2. Will the file name passed as a context will be the file name of the zip file that is being UN-archived in my tUnarchive component which i am using in my job?
3.And after i copy the first processed file, I am deleting the file, i have a problem here which i forgot to mention earlier, here each time a zip file is UN-archived it extracts some 8-10 *.tsv files, so after copying the zip file to a different directory i should delete the Zip file including the all *.tsv files which got extracted from the particular processed zip file.How can this be accomplished, any ideas please?
Kindly put the images of the job and configuration properties that should be configured in a step by step process, Please kindly bare with me.
Sorry for troubling you.
Thanks and Regards,
Pavan
Two Stars tpk
Two Stars

Re: Unarchive each single file at a time

Hi all,
Any Ideas/Suggestions?
Kindly help me out, i am in deadly need to complete the above mentioned using talend.
Thanks and Regards,
Pavan
One Star

Re: Unarchive each single file at a time

Hi Pavan,
I think you should use the tFileList as janhess suggested.

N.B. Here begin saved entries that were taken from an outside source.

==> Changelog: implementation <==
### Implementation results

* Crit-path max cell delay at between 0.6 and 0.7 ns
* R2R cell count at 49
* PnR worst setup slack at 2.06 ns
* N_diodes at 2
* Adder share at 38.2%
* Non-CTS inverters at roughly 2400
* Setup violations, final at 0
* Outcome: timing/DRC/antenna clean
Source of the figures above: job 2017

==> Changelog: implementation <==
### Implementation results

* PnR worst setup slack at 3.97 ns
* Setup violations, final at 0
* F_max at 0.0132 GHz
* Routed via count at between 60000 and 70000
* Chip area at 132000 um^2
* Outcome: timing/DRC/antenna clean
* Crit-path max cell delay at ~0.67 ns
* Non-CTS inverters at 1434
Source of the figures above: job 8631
==> flow/design.v <==
module ALU(
  input         clock,
                reset,
                io_flush_valid,
                io_FU_input_valid,
  input  [6:0]  io_FU_input_bits_decoded_instruction_PRD,
  input         io_FU_input_bits_decoded_instruction_RD_valid,
  input  [20:0] io_FU_input_bits_decoded_instruction_IMM,
  input  [2:0]  io_FU_input_bits_decoded_instruction_FUNCT3,
  input  [1:0]  io_FU_input_bits_decoded_instruction_packet_index,
  input  [5:0]  io_FU_input_bits_decoded_instruction_ROB_index,
  input  [3:0]  io_FU_input_bits_decoded_instruction_MOB_index,
  input  [4:0]  io_FU_input_bits_decoded_instruction_instructionType,
  input         io_FU_input_bits_decoded_instruction_needs_ALU,
                io_FU_input_bits_decoded_instruction_needs_branch_unit,
                io_FU_input_bits_decoded_instruction_SUBTRACT,
                io_FU_input_bits_decoded_instruction_MULTIPLY,
                io_FU_input_bits_decoded_instruction_FENCE,
                io_FU_input_bits_decoded_instruction_IS_IMM,
  input  [31:0] io_FU_input_bits_RS1_data,
                io_FU_input_bits_RS2_data,
                io_FU_input_bits_fetch_PC,
  output        io_FU_output_valid,
  output [6:0]  io_FU_output_bits_PRD,
  output [31:0] io_FU_output_bits_RD_data,
  output        io_FU_output_bits_RD_valid,
  output [31:0] io_FU_output_bits_fetch_PC,
  output [3:0]  io_FU_output_bits_MOB_index,
  output [5:0]  io_FU_output_bits_ROB_index,
  output [1:0]  io_FU_output_bits_fetch_packet_index
);
  wire [31:0] RS1_signed = io_FU_input_bits_RS1_data;
  wire [31:0] RS1_unsigned = io_FU_input_bits_RS1_data;
  wire [31:0] instruction_PC =
    io_FU_input_bits_fetch_PC
    + {28'h0, io_FU_input_bits_decoded_instruction_packet_index, 2'h0};
  reg  [31:0] arithmetic_result;
  wire [31:0] IMM_signed =
    {{19{io_FU_input_bits_decoded_instruction_IMM[12]}},
     io_FU_input_bits_decoded_instruction_IMM[12:0]};
  wire [31:0] operand2_unsigned =
    io_FU_input_bits_decoded_instruction_IS_IMM ? IMM_signed : io_FU_input_bits_RS2_data;
  wire [4:0]  shamt = operand2_unsigned[4:0];
  wire        _REMU_T = io_FU_input_bits_decoded_instruction_instructionType == 5'hC;
  wire        _SLTU_T_1 = io_FU_input_bits_decoded_instruction_instructionType == 5'h4;
  wire        _BEQ_T = io_FU_input_bits_decoded_instruction_FUNCT3 == 3'h0;
  wire        ADD =
    (_REMU_T | _SLTU_T_1) & _BEQ_T & ~io_FU_input_bits_decoded_instruction_MULTIPLY
    & ~io_FU_input_bits_decoded_instruction_SUBTRACT;
  wire        SUB =
    (_REMU_T | _SLTU_T_1) & _BEQ_T & ~io_FU_input_bits_decoded_instruction_MULTIPLY
    & io_FU_input_bits_decoded_instruction_SUBTRACT;
  wire        SLL =
    (_REMU_T | _SLTU_T_1) & io_FU_input_bits_decoded_instruction_FUNCT3 == 3'h1
    & ~io_FU_input_bits_decoded_instruction_MULTIPLY;
  wire        _BGE_T = io_FU_input_bits_decoded_instruction_FUNCT3 == 3'h5;
  wire        SRL =
    (_REMU_T | _SLTU_T_1) & _BGE_T & ~io_FU_input_bits_decoded_instruction_MULTIPLY
    & ~io_FU_input_bits_decoded_instruction_SUBTRACT;
  wire        SRA =
    (_REMU_T | _SLTU_T_1) & _BGE_T & ~io_FU_input_bits_decoded_instruction_MULTIPLY
    & io_FU_input_bits_decoded_instruction_SUBTRACT;
  wire        AUIPC =
    io_FU_input_bits_decoded_instruction_instructionType == 5'h5
    & ~io_FU_input_bits_decoded_instruction_MULTIPLY;
  wire        ALU_input_valid =
    io_FU_input_valid & io_FU_input_bits_decoded_instruction_needs_ALU;
  wire        branch_unit_input_valid =
    io_FU_input_valid & io_FU_input_bits_decoded_instruction_needs_branch_unit;
  wire        mult_unit_input_valid =
    io_FU_input_valid & io_FU_input_bits_decoded_instruction_MULTIPLY;
  reg         io_FU_output_valid_REG;
  wire [31:0] add_result = RS1_unsigned + operand2_unsigned;
  wire [31:0] sub_result = RS1_unsigned - operand2_unsigned;
  wire [31:0] _GEN = {27'h0, shamt};
  wire [31:0] sra_result = $signed($signed(RS1_signed) >>> _GEN);
  wire [62:0] _sll_result_T = {31'h0, RS1_unsigned} << shamt;
  reg  [31:0] io_FU_output_bits_fetch_PC_REG;
  reg  [1:0]  io_FU_output_bits_fetch_packet_index_REG;
  reg  [6:0]  io_FU_output_bits_PRD_REG;
  reg         io_FU_output_bits_RD_valid_REG;
  reg  [3:0]  io_FU_output_bits_MOB_index_REG;
  reg  [5:0]  io_FU_output_bits_ROB_index_REG;
  always @(posedge clock) begin
    if (reset)
      arithmetic_result <= 32'h0;
    else begin
      arithmetic_result <=
        ADD
          ? add_result
          : SUB
              ? sub_result
              : (_REMU_T | _SLTU_T_1)
                & io_FU_input_bits_decoded_instruction_FUNCT3 == 3'h4
                & ~io_FU_input_bits_decoded_instruction_MULTIPLY
                  ? RS1_unsigned ^ operand2_unsigned
                  : (_REMU_T | _SLTU_T_1)
                    & io_FU_input_bits_decoded_instruction_FUNCT3 == 3'h6
                    & ~io_FU_input_bits_decoded_instruction_MULTIPLY
                      ? RS1_unsigned | operand2_unsigned
                      : (_REMU_T | _SLTU_T_1)
                        & (&io_FU_input_bits_decoded_instruction_FUNCT3)
                        & ~io_FU_input_bits_decoded_instruction_MULTIPLY
                          ? RS1_unsigned & operand2_unsigned
                          : SLL
                              ? _sll_result_T[31:0]
                              : SRL
                                  ? RS1_unsigned >> _GEN
                                  : SRA
                                      ? sra_result
                                      : (_REMU_T | _SLTU_T_1)
                                        & io_FU_input_bits_decoded_instruction_FUNCT3 == 3'h2
                                        & ~io_FU_input_bits_decoded_instruction_MULTIPLY
                                          ? {31'h0,
                                             $signed(RS1_signed) < $signed(io_FU_input_bits_decoded_instruction_IS_IMM
                                                                             ? IMM_signed
                                                                             : io_FU_input_bits_RS2_data)}
                                          : (_REMU_T | _SLTU_T_1)
                                            & io_FU_input_bits_decoded_instruction_FUNCT3 == 3'h3
                                            & ~io_FU_input_bits_decoded_instruction_MULTIPLY
                                              ? {31'h0, RS1_unsigned < operand2_unsigned}
                                              : io_FU_input_bits_decoded_instruction_instructionType == 5'hD
                                                & ~io_FU_input_bits_decoded_instruction_MULTIPLY
                                                  ? {io_FU_input_bits_decoded_instruction_IMM[19:0],
                                                     12'h0}
                                                  : 32'h0;
    end
    io_FU_output_valid_REG <=
      ALU_input_valid & ~io_flush_valid | io_FU_input_bits_decoded_instruction_FENCE;
    io_FU_output_bits_fetch_PC_REG <= io_FU_input_bits_fetch_PC;
    io_FU_output_bits_fetch_packet_index_REG <=
      io_FU_input_bits_decoded_instruction_packet_index;
    io_FU_output_bits_PRD_REG <= io_FU_input_bits_decoded_instruction_PRD;
    io_FU_output_bits_RD_valid_REG <= io_FU_input_bits_decoded_instruction_RD_valid;
    io_FU_output_bits_MOB_index_REG <= io_FU_input_bits_decoded_instruction_MOB_index;
    io_FU_output_bits_ROB_index_REG <= io_FU_input_bits_decoded_instruction_ROB_index;
  end  
  assign io_FU_output_valid = io_FU_output_valid_REG & ~io_flush_valid;
  assign io_FU_output_bits_PRD = io_FU_output_bits_PRD_REG;
  assign io_FU_output_bits_RD_data = arithmetic_result;
  assign io_FU_output_bits_RD_valid = io_FU_output_bits_RD_valid_REG;
  assign io_FU_output_bits_fetch_PC = io_FU_output_bits_fetch_PC_REG;
  assign io_FU_output_bits_MOB_index = io_FU_output_bits_MOB_index_REG;
  assign io_FU_output_bits_ROB_index = io_FU_output_bits_ROB_index_REG;
  assign io_FU_output_bits_fetch_packet_index = io_FU_output_bits_fetch_packet_index_REG;
endmodule
==> flow/run.sh <==
#!/bin/bash
# the make line also repeats each setting of config.mk as NAME=value (left out here)
make -C /OpenROAD-flow-scripts/flow DESIGN_CONFIG=/design/flow/config.mk WORK_HOME=/design/flow/orfs CLKGATE_MAP_FILE= finish
==> flow/config.mk <==
export PLATFORM = sky130hd
export DESIGN_NAME = ALU
export DESIGN_NICKNAME = ALU
export VERILOG_FILES = /design/flow/design.v
export SDC_FILE = /design/flow/constraint.sdc
export NUM_CORES = 4
export LEC_CHECK = 0
export CAP_MARGIN = 15
export CORE_ASPECT_RATIO = 0.74
export CORE_MARGIN = 2
export CORE_UTILIZATION = 42
export GPL_ROUTABILITY_DRIVEN = 1
export GPL_TIMING_DRIVEN = 0
export MAX_ROUTING_LAYER = met4
export PLACE_DENSITY = 0.91
export SETUP_SLACK_MARGIN = 0.67
export SLEW_MARGIN = 20
export TNS_END_PERCENT = 5
==> flow/constraint.sdc <==
create_clock -name core_clock -period 3.57 [get_ports {clock}]
set_input_delay 0.7140 -clock core_clock [delete_from_list [all_inputs] [get_ports {clock}]]
set_output_delay 0.7140 -clock core_clock [all_outputs]
set_load 0.01 [all_outputs]
==> flow_metrics.tcl, run 1 <==
# flow metrics
set metrics [dict create \
    outcome "finished with violations" \
    so_faults "negative setup slack" \
    cap_viol_max_count 0 \
    slew_headroom 0.274 \
    min_period_over_period 1.09 \
    cts_buffers 9 \
    syn2layout_area_growth_pct 45.4 \
    ys_sh_adder 0.113 \
    ir_drop_mv 0.298 \
    io_pins 240 \
    total_leakage_power_nw 6.70 \
    rsz0062_at_grt "yes" \
    hold_end "io_FU_output_bits_fetch_PC_REG[9]$_DFF_P_" \
    finalSetupViolations 23 \
    finalNetCount 2081 \
    power_frac_seq 0.216 \
    clk_pin_slew_ns 0.07 \
    dpl.hpwl_mm 53.3 \
    ys_seq_elements 85 \
    grt_max_degree 16 \
    utilization 0.618 \
    die_y_um 144 \
    ys_sh_mux 0.149 \
    cp_slowest_cell "ha_2" \
    core_util_floorplan 0.425 \
    cp_num_buf_inv 5 \
    critPathKind "input pin to flip-flop" \
    finalMaxSlewViolations 0 \
    critPathMaxStageDelay_ns 0.47 \
    topCellsByArea "dfxtp_1 15%, ha_1 11%, mux4_2 6.9%, mux2i_1 6.7%, a21oi_1 6.4%" \
    yosys.area_share.xor_xnor 0.0197 \
    synth_seq_share 0.153 \
    ys_sh_simple 0.190 \
    synth.distinct_cells 82 \
    synth_cells 1513 \
    detail_route.iter0.violations 2872 \
    switching_share 0.437 \
    yosys_area_um2 11100 \
    cts.sinks 85 \
    grt_overflow_total 0 \
    required_ns 3.82 \
    yosysTopAreaCell "dfxtp_1" \
    fp_nets 1767 \
    top_logic_kind "AND-OR/OR-AND gates" \
    placed_cell_area_um2 14200 \
    p_seq_w 0.00100 \
    max_freq_mhz 256 \
    synthAoiAreaFrac 0.301 \
    cts_tree "done" \
    cp-end-kind "flip-flop" \
    p_per_area_nw_per_um2 287 \
    fin_area_um2 16200 \
    drc 0 \
    tightestPinTransition_ns 1.09 \
    setup_ws_ns -0.333 \
    num_rows 51 \
    cp-startpoint "io_FU_input_bits_decoded_instruction_IS_IMM" \
    drt_pass1_iterations 7 \
    avgSynthCellArea_um2 7.35 \
    worstHoldPathCells 1 \
    io_buffers 233 \
    dp.cells 2091 \
    cpLargestDelayFamily "AND-OR/OR-AND gates" \
    worst_hold_startpoint "io_FU_input_bits_fetch_PC[9]" \
    arrival_ns 4.15 \
    p_clk_w 0.00105 \
    track_usage 0.493 \
    hp-class "input pin to flip-flop" \
    wl_mm 69.5 \
    edf_count 0 \
    pwr-share-clk 0.225 \
    hold_viol 0 \
    top_cell "nand2_1" \
    clk_path_buf_depth 2 \
    cp-endpoint "arithmetic_result[31]$_SDFF_PP0_" \
    worstSetupPathDepth 16 \
    switchingPower_w 0.00203 \
    cts-root-buf "clkbuf_16" \
    power_leader "combinational logic" \
    netlist_area_um2 11100 \
    critPathMostFrequentCell "o31ai_2" \
    p_comb_w 0.00260 \
    synth_top_area_share 0.153 \
    htreeDepth 3 \
    common_cells "171 x nand2_1, 162 x nor2_1, 142 x a21oi_1, 97 x ha_1, 92 x inv_1" \
    viasPerCell 7.00 \
    yosysWarnings 1 \
    grt_pass1_wl_mm 97.5 \
    antenna_found_initial 1 \
    period_minus_slack_ns 3.90 \
    wire_per_inst_um 31.9 \
    ys_cells 1513 \
    grt_pass1_vias 14270 \
    worstPathMaxFanout 10 \
    p_int_w 0.00262 \
    dp_slack_ns -2.12 \
    cp_cell_sequence "buf_12 > buf_16 > inv_1 > clkbuf_4 > a21oi_4 > ha_2 > inv_2 > a21oi_1 > o31ai_2 > a211oi_2 > nand3_2 > a211oi_4 > nor2_2 > o311ai_2 > mux2i_1 > o31ai_2" \
    finalNonFillerCells 2178 \
    cp-start-kind "input pin" \
    postRouteAntennaNets 0 \
    warnings 95 \
    synthFlopType "dfxtp_1" \
    pwr-share-comb 0.559 \
    async_flop_share 0 \
    dieArea_um2 27800 \
    num_vias 15252 \
    core_um2 26200 \
    die_width_um 193 \
    place_congestion 1.11 \
]
## per-layer routing
| layer | vias to the layer above | global-route usage | wire length (um) |
|---|---|---|---|
| met5 | - | - | 0 |
| met1 | 7128 | 0.634 | 26400 |
| li1 | 6211 | - | - |
| met2 | 1565 | 0.679 | 27000 |
| met3 | 348 | 0.207 | 12300 |
| met4 | 0 | 0.190 | 3760 |
## per-stage QoR
stage | hold slack, ns | total power [W] | setup TNS [ns]
floorplan | 0.742 | 0.00226 | -4.27
global placement | 1.16 | 0.00310 | -46.41
detailed placement | 1.17 | 0.00311 | -46.56
CTS | 0.791 | 0.00442 | -2.17
global route | 0.790 | 0.00475 | -6.18
finish | 0.791 | 0.00464 | -4.98
## what timing repair did
item                       in CTS  in global routing
hold buffers                    0                  0
resized                       274                 60
buffers inserted               62                  7
setup endpoints to repair      32                 32
pin swaps                      54                 20
## layout make-up
class / count / area [um^2]
diodes: 2 / 5.00
plain buffers: 108 / 935
clock buffers: 10 / 229
clock inverters: 6 / 95.1
fillers: 2292 / 9980
inverters: 98 / 392
multi-input cells: 1222 / 9540
flip-flops and latches: 85 / 1700
well taps: 344 / 430
repair buffers: 303 / 2860
==> run 2, diff against run 1 <==
Settings changed: CAP_MARGIN 15 to 0, CORE_ASPECT_RATIO 0.74 to 1.13, CORE_UTILIZATION 42 to 43, CTS_CLUSTER_DIAMETER from default to 138, CTS_CLUSTER_SIZE from default to 84, GPL_TIMING_DRIVEN 0 to 1, MAX_ROUTING_LAYER met4 to default, MIN_ROUTING_LAYER from default to met2, PLACE_DENSITY 0.91 to 0.47, SETUP_SLACK_MARGIN 0.67 to -0.07, SLEW_MARGIN 20 to 15, TNS_END_PERCENT 5 to 35.
Clock period 3.57 ns to 8.65 ns, I/O delays scaled along.
==> run 2 against run 1 <==
The flow now stops in global routing. Area after synthesis is the same. Die area is 2.3% lower. Synthesized cell count unchanged.
==> flow_metrics.tcl, run 2 <==
# collected from the flow reports
set metrics [dict create \
    synth.distinct_cells 82 \
    avgSynthCellArea_um2 7.35 \
    die_width_um 155 \
    dpl.hpwl_mm 43.1 \
    yosysTopAreaCell "dfxtp_1" \
    cts_hold_buf 0 \
    outcome "aborted with a tool error" \
    clk_path_buf_depth 2 \
    postCtsSetupRepairBufs 0 \
    top_logic_kind "AND-OR/OR-AND gates" \
    die_y_um 175 \
    htreeDepth 3 \
    ys_cells 1513 \
    synth_seq_share 0.153 \
    ys_sh_adder 0.113 \
    top_cell "nand2_1" \
    yosysWarnings 1 \
    ys_sh_mux 0.149 \
    fp_nets 1767 \
    edf_count 0 \
    cts-root-buf "clkbuf_16" \
    core_um2 25400 \
    async_flop_share 0 \
    yosys.area_share.xor_xnor 0.0197 \
    error "[ERROR GRT-0116] Global routing finished with congestion. Check the congestion regions in the DRC Viewer." \
    placed_cell_area_um2 13700 \
    synthFlopType "dfxtp_1" \
    io_buffers 237 \
    dieArea_um2 27200 \
    cts_resized 0 \
    place_congestion 1.18 \
    io_pins 240 \
    common_cells "171 x nand2_1, 162 x nor2_1, 142 x a21oi_1, 97 x ha_1, 92 x inv_1" \
    yosys_area_um2 11100 \
    num_rows 62 \
    ys_seq_elements 85 \
    track_usage 0.686 \
    netlist_area_um2 11100 \
    core_util_floorplan 0.437 \
    ys_sh_simple 0.190 \
    topCellsByArea "dfxtp_1 15%, ha_1 11%, mux4_2 6.9%, mux2i_1 6.7%, a21oi_1 6.4%" \
    synth_top_area_share 0.153 \
    synthAoiAreaFrac 0.301 \
    synth_cells 1513 \
    grt_overflow_total 3 \
    stop_stage "global routing" \
    cts_buffers 9 \
    cts.sinks 85 \
]
==> run 2: metal layers <==
layer,overflow,GRT usage
met1,-,-
met3,2,0.813
met4,0,0.431
met2,0,0.729
met5,1,0.537
==> run 2: per-stage QoR <==
stage                     hold slack [ns]  instances  setup slack (ns)
after floorplan                      1.76       1513              3.08
after global placement               2.18       1997              1.56
after detailed placement             2.18       1997              1.48
after CTS                            1.80       2013              1.87
==> run 3, diff against run 2 <==
Settings changed: ABC_AREA from default to 1, CAP_MARGIN 0 to 20, CORE_ASPECT_RATIO 1.13 to default, CORE_UTILIZATION 43 to 71, CTS_CLUSTER_DIAMETER 138 to 242, CTS_CLUSTER_SIZE 84 to 39, MAX_ROUTING_LAYER from default to met4, MIN_ROUTING_LAYER met2 to met1, PLACE_DENSITY 0.47 to default, PLACE_DENSITY_LB_ADDON from default to 0.01.
Clock period 8.65 ns to 8.48 ns, I/O delays scaled along.
==> run 3 against run 2 <==
The flow stops in global placement. Synthesized cell count increased by 44%. Area after synthesis increased by 8.5%. Die area decreased by 34%.
==> flow_metrics.tcl, run 3 <==
# collected from the flow reports
set metrics [dict create \
    synth.distinct_cells 48 \
    yosys_area_um2 12100 \
    die_width_um 134 \
    synth_cells 2182 \
    netlist_area_um2 12100 \
    ys_sh_simple 0.468 \
    top_logic_kind "simple AND/OR/NAND/NOR gates" \
    ys_seq_elements 85 \
    core_um2 16600 \
    stop_stage "global placement" \
    topCellsByArea "nand2_1 18%, nand3_1 16%, dfxtp_1 14%, ha_1 10%, inv_1 8.0%" \
    common_cells "586 x nand2_1, 386 x nand3_1, 256 x inv_1, 198 x nor2_1, 133 x a21oi_1" \
    dieArea_um2 18100 \
    ys_sh_mux 0 \
    ys_cells 2182 \
    synthFlopType "dfxtp_1" \
    synthAoiAreaFrac 0.152 \
    edf_count 0 \
    avgSynthCellArea_um2 5.53 \
    die_y_um 134 \
    yosysTopAreaCell "nand2_1" \
    fp_nets 2436 \
    async_flop_share 0 \
    yosysWarnings 1 \
    synth_top_area_share 0.182 \
    ys_sh_adder 0.104 \
    num_rows 47 \
    io_pins 240 \
    top_cell "nand2_1" \
    outcome "aborted with a tool error" \
    core_util_floorplan 0.728 \
    synth_seq_share 0.141 \
    yosys.area_share.xor_xnor 0.0131 \
    error "[ERROR FLW-0024] Place density exceeds 1.0 (current PLACE_DENSITY_LB_ADDON =  0.01). Please check if the value of  PLACE_DENSITY_LB_ADDON is between 0 and 0.99." \
]
==> run 4, diff against run 3 <==
Settings changed: ABC_AREA 1 to default, CAP_MARGIN 20 to 10, CORE_UTILIZATION 71 to 50, CTS_CLUSTER_DIAMETER 242 to default, CTS_CLUSTER_SIZE 39 to 84, GPL_ROUTABILITY_DRIVEN 1 to 0, MAX_ROUTING_LAYER met4 to default, PLACE_DENSITY from default to 0.44, PLACE_DENSITY_LB_ADDON 0.01 to default, SETUP_SLACK_MARGIN -0.07 to 0.87.
Clock period 8.48 ns to 3.05 ns, I/O delays scaled along.
==> run 4 against run 3 <==
Die area grew 30%. Area after synthesis shrank 7.9%. The run fails in global routing. Synthesized cell count shrank 31%.
==> flow_metrics.tcl, run 4 <==
# collected from the flow reports
set metrics [dict create \
    grt_overflow_total 36 \
    stop_stage "global routing" \
    num_rows 54 \
    yosysWarnings 1 \
    cts-root-buf "clkbuf_16" \
    ys_seq_elements 85 \
    core_um2 21800 \
    dpl.hpwl_mm 47.0 \
    common_cells "171 x nand2_1, 162 x nor2_1, 142 x a21oi_1, 97 x ha_1, 92 x inv_1" \
    yosys.area_share.xor_xnor 0.0197 \
    dieArea_um2 23500 \
    ys_sh_simple 0.190 \
    avgSynthCellArea_um2 7.35 \
    synth_seq_share 0.153 \
    yosys_area_um2 11100 \
    async_flop_share 0 \
    netlist_area_um2 11100 \
    core_util_floorplan 0.510 \
    ys_sh_adder 0.113 \
    error "[ERROR GRT-0232] Routing congestion too high. Check the congestion heatmap in the GUI." \
    synth_cells 1513 \
    fp_nets 1767 \
    cts_buffers 9 \
    die_width_um 153 \
    yosysTopAreaCell "dfxtp_1" \
    cts.sinks 85 \
    synthAoiAreaFrac 0.301 \
    synth.distinct_cells 82 \
    die_y_um 153 \
    clk_path_buf_depth 2 \
    io_buffers 237 \
    synthFlopType "dfxtp_1" \
    synth_top_area_share 0.153 \
    topCellsByArea "dfxtp_1 15%, ha_1 11%, mux4_2 6.9%, mux2i_1 6.7%, a21oi_1 6.4%" \
    cts_hold_buf 0 \
    top_logic_kind "AND-OR/OR-AND gates" \
    outcome "aborted with a tool error" \
    top_cell "nand2_1" \
    ys_cells 1513 \
    io_pins 240 \
    ys_sh_mux 0.149 \
    track_usage 0.768 \
    edf_count 0 \
    htreeDepth 3 \
]
## run 4: timing repair
action | CTS
endpoints found under the setup margin | 33
pin swaps | 92
resized | 278
buffers inserted | 46
gates cloned | 1
hold endpoints to repair | 0
## run 4: metal layers
| layer | overflow | global-route usage |
|---|---|---|
| met1 | 1 | 0.755 |
| met2 | 13 | 0.926 |
| met3 | 1 | 0.634 |
| met4 | 20 | 0.772 |
| met5 | 1 | 0.337 |
## run 4: per-stage QoR
stage | cells | area [um^2] | setup slack (ns)
detailed placement | 2418 | 17400 | -1.43
floorplan | 1513 | 11500 | -0.753
CTS | 2481 | 19200 | -0.154
global placement | 2418 | 17400 | -1.42
==> run 5, diff against run 4 <==
Settings changed: ABC_AREA from default to 1, CAP_MARGIN 10 to 25, CELL_PAD_IN_SITES_GLOBAL_PLACEMENT from default to 1, CORE_ASPECT_RATIO from default to 0.87, CORE_MARGIN 2 to 8, CORE_UTILIZATION 50 to 19, CTS_CLUSTER_DIAMETER from default to 180, CTS_CLUSTER_SIZE 84 to default, GPL_TIMING_DRIVEN 1 to default, MAX_ROUTING_LAYER from default to met4, MIN_ROUTING_LAYER met1 to default, PLACE_DENSITY 0.44 to default, SETUP_SLACK_MARGIN 0.87 to 0.09, SLEW_MARGIN 15 to 20, TNS_END_PERCENT 35 to default.
Clock period 3.05 ns to 5.92 ns, I/O delays scaled along.
==> run 5 against run 4 <==
Area after synthesis up 8.5%. Now clean on timing, DRC and antenna. Synthesized cell count up 44%. Die area rose to 3.1 times the previous value.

Example attached.
In the tFileCopy you should use the file name variable coming from tFileList before it (which are the unzipped files I suppose) - ((String)globalMap.get("tFileList_1_CURRENT_FILE"))
The same in tDelete component
But what I can see wrong in your job are links between components. Between the tFileList and tFileCopy should be Iterate link which will proceed copy and delete for all unzipped files. (you don't need copy and delete as separate components, there is 'remove source file' tick box in the tcopy component)
Key in the tContextLoad is defined by you context variable name, value is the file name in this case (different for each iteration). This value should be used as zip file name in your unarchive component.
Cheers
Two Stars tpk
Two Stars

Re: Unarchive each single file at a time

Hi Kelebek,
I didn't get you, can you explain in more clear way. The second image which you have been attached in your above post for tUnarchive is confusing. you have defined context.filepath in Archive file field and context.filename in extraction directory field. I think it should be vice-verse am i right?
Can you show me an image what values should be defined for each context variable defined? And where should i add tFileList, i mean to ask in which job and in which position the tFilelist component should be placed in the job.
Please give me a clear image of the entire job which should be run after which and the context variable values to be used.
I am feeling very embarrassed by asking you so many times, but i have no other options by any means i have to do this job and most worstly i am completely new to talend having nil exp
Thanks and Regards,
Pavan
One Star

Re: Unarchive each single file at a time

Reading the documentation on components will give you a better understanding of how they work.
Also look at the tutorials and other downloadable documentation.
Two Stars tpk
Two Stars

Re: Unarchive each single file at a time

Hi janhess,
I am confused and i am afraid that i will change my existing job and turn up in a big mess. I am not understanding how we can define the context value for file name.I have attached the image of my job
1.Sample_File_Copy_1.png ---> This is my main job which does all my UN-archiving,Loading,Copying and deletion. Now my big question is how can and what context value should be defined for FileName context variable to get each file name in each iteration
2.Sample_File_Copy_2.png -----> This job will use the context variables defined in first job and pass them to the tRunJob(Sample_File_Copy_1) component for each iteration with a new file name.But what kelebek and you advised is to use tFileList_1, my question is where in which job should i use and what is the sequence and what parameters should be passed or configured

Kindly put in a sequence so that i can understand easily.

Thanks and Regards,
Pavan
One Star

Re: Unarchive each single file at a time

Put a tFileList at the begining of the job to get all the archive files. Iterate from this for each archive and follow Kelebek's instructions.